Heres a few up close shots of the finish with the krylon. I little bit of glazing putty would make it perfect, but it's really not that noticeable in person. If your trim isn't coming off of the window, just sand down and spray.
Also you can get new hatch hinge bolts from Hawks:
thanks man that helps alot, im most likely going to jb weld it when its nice out, i live in ohio, should i apply a decent amount down the trim or just the middle joints? And was there tension on the metal trim when you used jb weld? just iffy on the strength of jb weld.
Last edited by 1985CamaroSport; Feb 15, 2018 at 04:50 PM.
thanks man that helps alot, im most likely going to jb weld it when its nice out, i live in ohio, should i apply a decent amount down the trim or just the middle joints? And was there tension on the metal trim when you used jb weld? just iffy on the strength of jb weld.
Just make sure you clean the edge of the glass and inside the trim very well. My trim was coming off at the top of the glass. There was no tension on it, I could pop it back on, but it would come off again driving on the highway. You can probably repair it with yellow weatherstripping adhesive as well. You realy dont need much though with the jb weld.
Mine has enough tension against it to the point where if i push my finger between it and the body after pushing it back on, it pushes my finger to the point where it hurts. I can see old little rust streaks about half way across the top of the glass on both sides, maybe over time it has started to come off the entire top of the glass very gradually, but i cannot push the trim down other than in the middle. Does something else hold the top trim? If there were no tension i have no doubt that jb weld or an adhesive could hold it. heres a pic of where its coming off. the metal isnt bent on the left just raindrops on the metal
Last edited by 1985CamaroSport; Feb 15, 2018 at 06:21 PM.

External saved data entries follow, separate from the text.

`src/rtl/heartbeat_scheduler.sv`:
```
// rtl/heartbeat_scheduler.sv - periodic round scheduler for a bank of heartbeat request units
//
// Purpose:
//   On every period tick, runs one round over the channels enabled in ch_mask
//   (sampled at round start), lowest index first. Each channel gets a
//   single-cycle start pulse. The scheduler then waits for that channel's done
//   (or a timeout) and emits one event per channel.
//
// Ports:
//   clk, rst_n    system clock (posedge), asynchronous active-low reset
//   enable        runs the period counter and rounds
//   period        cycles between ticks, 0 disables ticks
//   ch_mask       per-channel enables
//   hb_start      one-hot single-cycle start pulse to unit i
//   hb_done       done level from unit i
//   hb_result     per-unit 32-bit results, packed {ch[N-1]..ch[0]}
//   evt_valid     one-cycle event pulse; evt_ch / evt_result / evt_timeout
//   overrun       sticky: a tick arrived during a round
//   timeout_cnt   saturating count of timeouts
//   busy          round in progress

module heartbeat_scheduler #(
   parameter int NUM_CH   = 4,
   parameter int TIMEOUT  = 16,
   parameter int PERIOD_W = 16
) (
   input  logic                   clk,
   input  logic                   rst_n,
   input  logic                   enable,
   input  logic [PERIOD_W-1:0]    period,
   input  logic [NUM_CH-1:0]      ch_mask,
   output logic [NUM_CH-1:0]      hb_start,
   input  logic [NUM_CH-1:0]      hb_done,
   input  logic [NUM_CH*32-1:0]   hb_result,
   output logic                   evt_valid,
   output logic [3:0]             evt_ch,
   output logic [31:0]            evt_result,
   output logic                   evt_timeout,
   output logic                   overrun,
   output logic [15:0]            timeout_cnt,
   output logic                   busy
);

   localparam int WCNT_W = $clog2(TIMEOUT);
   // The wait counter reads 0 in the first WAIT_DONE cycle, so the cycle that
   // lands REPORT exactly TIMEOUT cycles after ISSUE is count TIMEOUT-2.
   localparam logic [WCNT_W-1:0] WCNT_LAST = WCNT_W'(TIMEOUT - 2);

   typedef enum logic [2:0] {
      S_IDLE,
      S_WAIT_TICK,
      S_ISSUE,
      S_WAIT_DONE,
      S_REPORT
   } state_t;

   function automatic logic [3:0] lowest(input logic [NUM_CH-1:0] m);
      lowest = 4'd0;
      for (int i = NUM_CH - 1; i >= 0; i--) begin
         if (m[i]) lowest = i[3:0];
      end
   endfunction

   function automatic logic [NUM_CH-1:0] onehot(input logic [3:0] s);
      onehot = '0;
      for (int i = 0; i < NUM_CH; i++) begin
         if (s == i[3:0]) onehot[i] = 1'b1;
      end
   endfunction

   state_t               state_q, state_d;
   logic [PERIOD_W-1:0]  pcnt_q, pcnt_d;
   logic [NUM_CH-1:0]    mask_q, mask_d;
   logic [3:0]           sel_q, sel_d;
   logic [WCNT_W-1:0]    wcnt_q, wcnt_d;
   logic [NUM_CH-1:0]    hb_start_q, hb_start_d;
   logic                 evt_valid_q, evt_valid_d;
   logic [3:0]           evt_ch_q, evt_ch_d;
   logic [31:0]          evt_result_q, evt_result_d;
   logic                 evt_timeout_q, evt_timeout_d;
   logic                 overrun_q, overrun_d;
   logic [15:0]          timeout_cnt_q, timeout_cnt_d;
   logic                 busy_q, busy_d;

   logic                 tick;
   logic                 done_sel;
   logic [31:0]          result_sel;
   logic [3:0]           first_sel;
   logic [NUM_CH-1:0]    rem_mask;
   logic [3:0]           next_sel;

   assign tick      = enable && (period != '0) && (pcnt_q == '0);
   assign first_sel = lowest(ch_mask);
   assign rem_mask  = mask_q & ~onehot(sel_q);
   assign next_sel  = lowest(rem_mask);

   // Only the selected channel's done/result are ever looked at.
   always_comb begin
      done_sel   = 1'b0;
      result_sel = '0;
      for (int i = 0; i < NUM_CH; i++) begin
         if (sel_q == i[3:0]) begin
            done_sel   = hb_done[i];
            result_sel = hb_result[i*32 +: 32];
         end
      end
   end

   always_comb begin
      if (!enable || (period == '0)) begin
         pcnt_d = '0;
      end else if (pcnt_q == '0) begin
         pcnt_d = period - 1'b1;
      end else begin
         pcnt_d = pcnt_q - 1'b1;
      end
   end

   always_comb begin
      state_d       = state_q;
      mask_d        = mask_q;
      sel_d         = sel_q;
      wcnt_d        = wcnt_q;
      hb_start_d    = '0;
      evt_valid_d   = 1'b0;
      evt_ch_d      = evt_ch_q;
      evt_result_d  = evt_result_q;
      evt_timeout_d = evt_timeout_q;
      timeout_cnt_d = timeout_cnt_q;
      busy_d        = busy_q;
      // A tick that lands while a round is running is dropped and flagged.
      overrun_d     = overrun_q | (tick & busy_q);

      case (state_q)
         S_IDLE: begin
            if (enable) state_d = S_WAIT_TICK;
         end
         S_WAIT_TICK: begin
            if (!enable) begin
               state_d = S_IDLE;
            end else if (tick && (ch_mask != '0)) begin
               mask_d     = ch_mask;
               sel_d      = first_sel;
               hb_start_d = onehot(first_sel);
               busy_d     = 1'b1;
               state_d    = S_ISSUE;
            end
         end
         S_ISSUE: begin
            wcnt_d  = '0;
            state_d = S_WAIT_DONE;
         end
         S_WAIT_DONE: begin
            wcnt_d = wcnt_q + 1'b1;
            // First cycle skipped: done may still be high from the last job.
            if ((wcnt_q != '0) && done_sel) begin
               evt_valid_d   = 1'b1;
               evt_ch_d      = sel_q;
               evt_result_d  = result_sel;
               evt_timeout_d = 1'b0;
               state_d       = S_REPORT;
            end else if (wcnt_q == WCNT_LAST) begin
               evt_valid_d   = 1'b1;
               evt_ch_d      = sel_q;
               evt_result_d  = '0;
               evt_timeout_d = 1'b1;
               if (timeout_cnt_q != 16'hFFFF) timeout_cnt_d = timeout_cnt_q + 16'd1;
               state_d       = S_REPORT;
            end
         end
         S_REPORT: begin
            mask_d = rem_mask;
            if ((rem_mask != '0) && enable) begin
               sel_d      = next_sel;
               hb_start_d = onehot(next_sel);
               state_d    = S_ISSUE;
            end else begin
               busy_d  = 1'b0;
               state_d = enable ? S_WAIT_TICK : S_IDLE;
            end
         end
         default: begin
            state_d = S_IDLE;
         end
      endcase
   end

   always_ff @(posedge clk or negedge rst_n) begin
      if (!rst_n) begin
         state_q       <= S_IDLE;
         pcnt_q        <= '0;
         mask_q        <= '0;
         sel_q         <= '0;
         wcnt_q        <= '0;
         hb_start_q    <= '0;
         evt_valid_q   <= 1'b0;
         evt_ch_q      <= '0;
         evt_result_q  <= '0;
         evt_timeout_q <= 1'b0;
         overrun_q     <= 1'b0;
         timeout_cnt_q <= '0;
         busy_q        <= 1'b0;
      end else begin
         state_q       <= state_d;
         pcnt_q        <= pcnt_d;
         mask_q        <= mask_d;
         sel_q         <= sel_d;
         wcnt_q        <= wcnt_d;
         hb_start_q    <= hb_start_d;
         evt_valid_q   <= evt_valid_d;
         evt_ch_q      <= evt_ch_d;
         evt_result_q  <= evt_result_d;
         evt_timeout_q <= evt_timeout_d;
         overrun_q     <= overrun_d;
         timeout_cnt_q <= timeout_cnt_d;
         busy_q        <= busy_d;
      end
   end

   assign hb_start    = hb_start_q;
   assign evt_valid   = evt_valid_q;
   assign evt_ch      = evt_ch_q;
   assign evt_result  = evt_result_q;
   assign evt_timeout = evt_timeout_q;
   assign overrun     = overrun_q;
   assign timeout_cnt = timeout_cnt_q;
   assign busy        = busy_q;

endmodule

```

I've often wondered if one could just remove this piece of trim off of the back glass completely and how it might look. Mine is coming up there in the center part of the upper glass area like 1985CamaroSport has in the picture above. Anyone tried removing it completely??
It's a great big ol piece of tempered safety glass. You look at it funny and the entire thing can shatter. The metal trim gives it a bit of a safety barrier at it's most vulnerable point, the edges. Removing the trim completely sounds like a good recipe for needing a shop vac to clean all the glass bits out of the trunk.